Another Twinx Example#

This example is nice because it annotates the daylight curve with the length of the day. The plot shows how the average temperature “lags” the length of the day: the temperature doesn’t change immediately with the length of the day.

The code takes a time-slice for a 12 month period. When finding the equinox points, we make use of Tuple packing and unpacking to combine two lines of code into one line. This is a bit of a trick and is a nice way to shorten highly similar code.

Temperature & Daylight

avg = df['AvgTemp'].loc['2020-08':'2021-07']
day_len = df['Day Light'].loc['2020-08':'2021-07']

# find the minimum and maximum daylight days.
# Use Tuple packing and unpacking to reduce the line count. Trick!
min_day, max_day = day_len.idxmin(), day_len.idxmax()
min_len, max_len = day_len[min_day], day_len[max_day]

# Create a figure and a set of subplots
fig, ax1 = plt.subplots(1)

# Plot the first series on the left y-axis
# We need to set the rotation before we plot
ax1.plot(avg.index, avg.values, color='tab:blue')
ax1.set_ylabel('Avg Daily Temp', color='b')

# create a second axes for better visualization of Day Length
ax2 = ax1.twinx()

# plot the Day Length and set the label
ax2.plot(day_len.index, day_len.values, color='darkviolet')
ax2.set_ylabel('Day Light Hours', color='darkviolet')

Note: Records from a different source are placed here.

`config.mk`:
```
export PLATFORM = sky130hd
export DESIGN_NAME = pixel_writer
export DESIGN_NICKNAME = d
export VERILOG_FILES = /design/src/rtl/pixel_writer_pkg.sv /design/src/rtl/pixel_writer_fifo.sv /design/src/rtl/pixel_writer.sv
export SDC_FILE = /design/constraint.sdc
export NUM_CORES = 1
export LEC_CHECK = 0
export CAP_MARGIN = 20
export CORE_ASPECT_RATIO = 0.7
export CORE_MARGIN = 4
export CORE_UTILIZATION = 40
export CTS_BUF_LIST = sky130_fd_sc_hd__clkbuf_4
export CTS_CLUSTER_SIZE = 14
export DETAILED_ROUTE_END_ITERATION = 7
export GPL_ROUTABILITY_DRIVEN = 1
export MAX_ROUTING_LAYER = met4
export SYNTH_ARGS = -nofsm -noshare
export SYNTH_HDL_FRONTEND = slang
export SYNTH_SLANG_ARGS = --single-unit
```
`constraint.sdc`:
```
create_clock -name clock -period 2.3 [get_ports clock]
set_input_delay 0.23 -clock clock [delete_from_list [all_inputs] [get_ports clock]]
set_output_delay 0.23 -clock clock [all_outputs]
set_load 0.05 [all_outputs]
```
`src/rtl/pixel_writer_pkg.sv`:
```
// Shared definitions for the pixel writer: FSM state encoding, pixel record
// layout {x, y, color, last} (MSB to LSB) and address-width derivation.
package pixel_writer_pkg;

  typedef enum logic [1:0] {
    ST_IDLE  = 2'd0,
    ST_CALC  = 2'd1,
    ST_WRITE = 2'd2
  } wr_state_t;

  // ceil(log2(n)), never less than 1 so a field is always at least one bit wide
  function automatic int clog2_min1(input int n);
    return (n < 2) ? 1 : $clog2(n);
  endfunction

  function automatic int addr_bits(input int w, input int h);
    return clog2_min1(w * h);
  endfunction

  function automatic int pixel_bits(input int x_bits, input int y_bits, input int color_bits);
    return x_bits + y_bits + color_bits + 1;
  endfunction

endpackage

```
`src/rtl/pixel_writer_fifo.sv`:
```
// Small synchronous FIFO buffering pixel records between renderer and write FSM.
// Push is ignored while full and pop while empty, so callers may request either freely.
module pixel_fifo
  import pixel_writer_pkg::*;
#(
  parameter int WIDTH = 8,
  parameter int DEPTH = 4
) (
  input  logic             clock,
  input  logic             resetn,
  input  logic             push,
  input  logic [WIDTH-1:0] push_data,
  input  logic             pop,
  output logic [WIDTH-1:0] pop_data,
  output logic             full,
  output logic             empty
);

  localparam int PTR_BITS = clog2_min1(DEPTH);
  localparam logic [PTR_BITS:0] FULL_COUNT = (PTR_BITS + 1)'(DEPTH);

  logic [WIDTH-1:0]  storage [DEPTH];
  logic [PTR_BITS-1:0] wr_ptr;
  logic [PTR_BITS-1:0] rd_ptr;
  logic [PTR_BITS:0]   count;
  logic do_push;
  logic do_pop;

  assign full     = (count == FULL_COUNT);
  assign empty    = (count == '0);
  assign do_push  = push && !full;
  assign do_pop   = pop && !empty;
  assign pop_data = storage[rd_ptr];

  always_ff @(posedge clock) begin
    if (do_push) begin
      storage[wr_ptr] <= push_data;
    end
  end

  // Pointers wrap naturally because DEPTH is a power of two
  always_ff @(posedge clock) begin
    if (!resetn) begin
      wr_ptr <= '0;
      rd_ptr <= '0;
      count  <= '0;
    end else begin
      if (do_push) begin
        wr_ptr <= wr_ptr + 1'b1;
      end
      if (do_pop) begin
        rd_ptr <= rd_ptr + 1'b1;
      end
      case ({do_push, do_pop})
        2'b10:   count <= count + 1'b1;
        2'b01:   count <= count - 1'b1;
        default: count <= count;
      endcase
    end
  end

endmodule

```
`src/rtl/pixel_writer.sv`:
```
// Buffers renderer pixels and writes them to a framebuffer at y*SCREEN_W + x.
// Optional PIXEL_CLIP_EN drops off-screen pixels and counts them in drop_count.
module pixel_writer
  import pixel_writer_pkg::*;
#(
  parameter int  SCREEN_W   = 160,
  parameter int  SCREEN_H   = 120,
  parameter int  FIFO_DEPTH = 4,
  parameter int  COLOR_BITS = 3,
  localparam int X_BITS     = clog2_min1(SCREEN_W),
  localparam int Y_BITS     = clog2_min1(SCREEN_H),
  localparam int ADDR_BITS  = addr_bits(SCREEN_W, SCREEN_H)
) (
  input  logic                  clock,
  input  logic                  resetn,
  input  logic                  in_valid,
  output logic                  in_ready,
  input  logic [X_BITS-1:0]     in_x,
  input  logic [Y_BITS-1:0]     in_y,
  input  logic [COLOR_BITS-1:0] in_color,
  input  logic                  in_last,
  output logic [ADDR_BITS-1:0]  mem_addr,
  output logic [COLOR_BITS-1:0] mem_data,
  output logic                  mem_we,
  input  logic                  mem_busy,
  output logic                  shape_done,
  output logic [15:0]           drop_count
);

  localparam int PIX_BITS = pixel_bits(X_BITS, Y_BITS, COLOR_BITS);

  typedef struct packed {
    logic [X_BITS-1:0]     x;
    logic [Y_BITS-1:0]     y;
    logic [COLOR_BITS-1:0] color;
    logic                  last;
  } pixel_t;

  wr_state_t state;
  pixel_t    hold;
  pixel_t    fifo_head;
  logic      fifo_full;
  logic      fifo_empty;
  logic      fifo_pop;
  logic      clip_drop;
  logic      we_last;
  logic      drop_pulse;
  logic [PIX_BITS-1:0] fifo_rdata;

  assign in_ready  = !fifo_full;
  assign fifo_head = pixel_t'(fifo_rdata);

  pixel_fifo #(
    .WIDTH (PIX_BITS),
    .DEPTH (FIFO_DEPTH)
  ) u_fifo (
    .clock     (clock),
    .resetn    (resetn),
    .push      (in_valid && in_ready),
    .push_data ({in_x, in_y, in_color, in_last}),
    .pop       (fifo_pop),
    .pop_data  (fifo_rdata),
    .full      (fifo_full),
    .empty     (fifo_empty)
  );

`ifdef PIXEL_CLIP_EN
  assign clip_drop = (state == ST_CALC) &&
                     ((32'(hold.x) >= SCREEN_W) || (32'(hold.y) >= SCREEN_H));
`else
  assign clip_drop = 1'b0;
  assign drop_count = 16'd0;
`endif

  // The head is popped whenever the FSM moves a new pixel into the holding register
  assign fifo_pop = !fifo_empty &&
                    ((state == ST_IDLE) || clip_drop ||
                     ((state == ST_WRITE) && !mem_busy));

  always_ff @(posedge clock) begin
    if (!resetn) begin
      state      <= ST_IDLE;
      hold       <= '0;
      mem_addr   <= '0;
      mem_data   <= '0;
      mem_we     <= 1'b0;
      we_last    <= 1'b0;
      drop_pulse <= 1'b0;
      shape_done <= 1'b0;
`ifdef PIXEL_CLIP_EN
      drop_count <= 16'd0;
`endif
    end else begin
      mem_we     <= 1'b0;
      drop_pulse <= 1'b0;
      shape_done <= (mem_we && we_last) || drop_pulse;
      case (state)
        ST_IDLE: begin
          if (!fifo_empty) begin
            hold  <= fifo_head;
            state <= ST_CALC;
          end
        end
        ST_CALC: begin
          if (clip_drop) begin
`ifdef PIXEL_CLIP_EN
            if (drop_count != 16'hFFFF) begin
              drop_count <= drop_count + 16'd1;
            end
`endif
            drop_pulse <= hold.last;
            if (!fifo_empty) begin
              hold  <= fifo_head;
              state <= ST_CALC;
            end else begin
              state <= ST_IDLE;
            end
          end else begin
            mem_addr <= ADDR_BITS'(hold.y) * ADDR_BITS'(SCREEN_W) + ADDR_BITS'(hold.x);
            mem_data <= hold.color;
            we_last  <= hold.last;
            state    <= ST_WRITE;
          end
        end
        ST_WRITE: begin
          // Address and data stay registered while the framebuffer stalls
          if (!mem_busy) begin
            mem_we <= 1'b1;
            if (!fifo_empty) begin
              hold  <= fifo_head;
              state <= ST_CALC;
            end else begin
              state <= ST_IDLE;
            end
          end
        end
        default: state <= ST_IDLE;
      endcase
    end
  end

endmodule

```
==> results of run 1 <==
-- cell usage after synthesis, drive strengths merged --
| library cell | instances |
|---|---|
| o21a | 1 |
| fa | 3 |
| clkbuf | 12 |
| a31oi | 1 |
| nand3 | 2 |
| buf | 20 |
| or4b | 1 |
| edfxtp | 76 |
| a211oi | 5 |
| a311oi | 1 |
| nor4 | 2 |
| a21oi | 40 |
| ha | 18 |
| xor2 | 6 |
| nand2b | 2 |
| xnor2 | 5 |
| nor3b | 1 |
| nand3b | 1 |
| o311ai | 1 |
| nand2 | 66 |
| o21ba | 2 |
| nor2 | 18 |
| inv | 13 |
| nor4b | 1 |
| and2 | 1 |
| o22ai | 1 |
| and3 | 5 |
| a21o | 1 |
| mux4 | 19 |
| o2111ai | 1 |
| conb | 1 |
| nor3 | 1 |
| or3 | 1 |
| o31ai | 1 |
| nor2b | 3 |
| o21ai | 11 |
| dfxtp | 51 |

# plot the min/max with red points and annotate the day length
ax2.scatter([min_day, max_day], [min_len, max_len], color='red', s=30)
for x, y in zip([min_day, max_day], [min_len, max_len]):
    # right alight the text to the xy-offset value
    ax2.annotate(f'{y:.2f} Hours', (x, y), textcoords='offset points', 
             xytext=(-15,0), ha="right", color='black')

plt.title('Average Temp & Day Light\nSnohomish 2020-21')


I’ve found that using Seaborn is helpful in only a few situations.

  1. When the data is in the “unpivoted” format.

  2. When you have multiple y-values at the same x-value and you want to average them out automatically.

  3. When you have many lines that you want to plot with different colors.

  4. When you want to differentiate the lines using size or style.

  5. When you want to do a scatter plot and do a line of best fit.